I participated in Part I of Stirrup Queen’s partnership with RESOLVE, Project IF. In doing so, I reflected a lot on what got me here; here being motherhood. I am someone’s mother. The struggle, the surgeries, the cycling, the science, the expense, the waiting, the heartache, the hoping, all paid off. And, even though I am angst ridden over the question of “what next?”, my feelings surrounding my infertility seem settled. Now, that doesn’t mean that on some days I don’t wistfully consider doing another donor cycle, or hope I magically become pregnant naturally, but in general, where my struggle with infertility is concerned, I feel settled.

And, I also feel deep gratitude. I’m grateful for the pioneering doctors who conceived (pun intended) of the notion that perhaps they could create the genesis of a fetus OUTSIDE of a woman’s body. I am grateful to the women who were willing to undergo far more invasive procedures during the early IVFs in order to advance the science while hoping beyond hope to fulfill their dream of becoming mothers so that I could fulfill mine.

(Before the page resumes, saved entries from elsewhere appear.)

$ cat src/flat_wrapper.sv
// flat-port wrapper written by rule: the top's interface ports become plain ports
module instr_fetch_decode_flat import instr_fetch_decode_pkg::*;
#(
  parameter int BIT_WIDTH    = 16,
  parameter int OPCODE_WIDTH = 8,
  parameter int FLAG_WIDTH   = 5,
  parameter int SEL_WIDTH    = 4,
  parameter int ADDR_WIDTH   = 10,
  parameter int RESET_PC     = 0
)
  (clk, reset, bus_Flags, bus_Mem_rdata, bus_Mem_addr, bus_Mem_rd_en, bus_Rsrc_mux_sel, bus_Rdest_mux_sel, bus_Imm_mux_sel, bus_Imm_val, bus_Opcode, bus_Reg_File_En, bus_Halted, bus_Illegal);
  instr_fetch_decode_if #(.BIT_WIDTH(BIT_WIDTH), .OPCODE_WIDTH(OPCODE_WIDTH), .FLAG_WIDTH(FLAG_WIDTH), .SEL_WIDTH(SEL_WIDTH), .ADDR_WIDTH(ADDR_WIDTH)) bus_i ();
  input  logic clk;
  input  logic reset;
  input wire logic [$bits(bus_i.Flags)-1:0] bus_Flags;
  input wire logic [$bits(bus_i.Mem_rdata)-1:0] bus_Mem_rdata;
  output wire logic [$bits(bus_i.Mem_addr)-1:0] bus_Mem_addr;
  output wire logic [$bits(bus_i.Mem_rd_en)-1:0] bus_Mem_rd_en;
  output wire logic [$bits(bus_i.Rsrc_mux_sel)-1:0] bus_Rsrc_mux_sel;
  output wire logic [$bits(bus_i.Rdest_mux_sel)-1:0] bus_Rdest_mux_sel;
  output wire logic [$bits(bus_i.Imm_mux_sel)-1:0] bus_Imm_mux_sel;
  output wire logic [$bits(bus_i.Imm_val)-1:0] bus_Imm_val;
  output wire logic [$bits(bus_i.Opcode)-1:0] bus_Opcode;
  output wire logic [$bits(bus_i.Reg_File_En)-1:0] bus_Reg_File_En;
  output wire logic [$bits(bus_i.Halted)-1:0] bus_Halted;
  output wire logic [$bits(bus_i.Illegal)-1:0] bus_Illegal;
  assign bus_i.Flags = bus_Flags;
  assign bus_i.Mem_rdata = bus_Mem_rdata;
  assign bus_Mem_addr = bus_i.Mem_addr;
  assign bus_Mem_rd_en = bus_i.Mem_rd_en;
  assign bus_Rsrc_mux_sel = bus_i.Rsrc_mux_sel;
  assign bus_Rdest_mux_sel = bus_i.Rdest_mux_sel;
  assign bus_Imm_mux_sel = bus_i.Imm_mux_sel;
  assign bus_Imm_val = bus_i.Imm_val;
  assign bus_Opcode = bus_i.Opcode;
  assign bus_Reg_File_En = bus_i.Reg_File_En;
  assign bus_Halted = bus_i.Halted;
  assign bus_Illegal = bus_i.Illegal;
  instr_fetch_decode #(.BIT_WIDTH(BIT_WIDTH), .OPCODE_WIDTH(OPCODE_WIDTH), .FLAG_WIDTH(FLAG_WIDTH), .SEL_WIDTH(SEL_WIDTH), .ADDR_WIDTH(ADDR_WIDTH), .RESET_PC(RESET_PC)) u_core (.clk(clk), .reset(reset), .bus(bus_i));
endmodule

I am very grateful that I had a close friendship with a woman undergoing IVF at a time when I never thought I would have to. I learned from her all the ins and outs of cycling, what different protocols were, what the stim phase felt like, what a retrieval and transfer were like, what PGD was, what hell the 2ww was. She got pregnant before I ever dreamed I’d be cycling, and spotted for 16 weeks. I’m grateful that I knew about that because it planted the seed that the outcome could be OK and it prepared me for the bleeding episodes I had during my first trimester. That my struggle with infertility ultimately cost me that friendship, among others, is not lost on me.

The universe did a lovely job in preparing me for the struggle. And I sometimes think, what if she hadn’t? What if I was forced into ART blindly? Could I have possibly weathered it as well as I did but for the universe showing me the way when I didn’t even know I was about to get lost?

So, on this day, I express gratitude to the universe and to the doctors and women who went decades before me, so that I didn’t have to wonder, in the absence of the availability of ART, what if.

2 comments to What IF?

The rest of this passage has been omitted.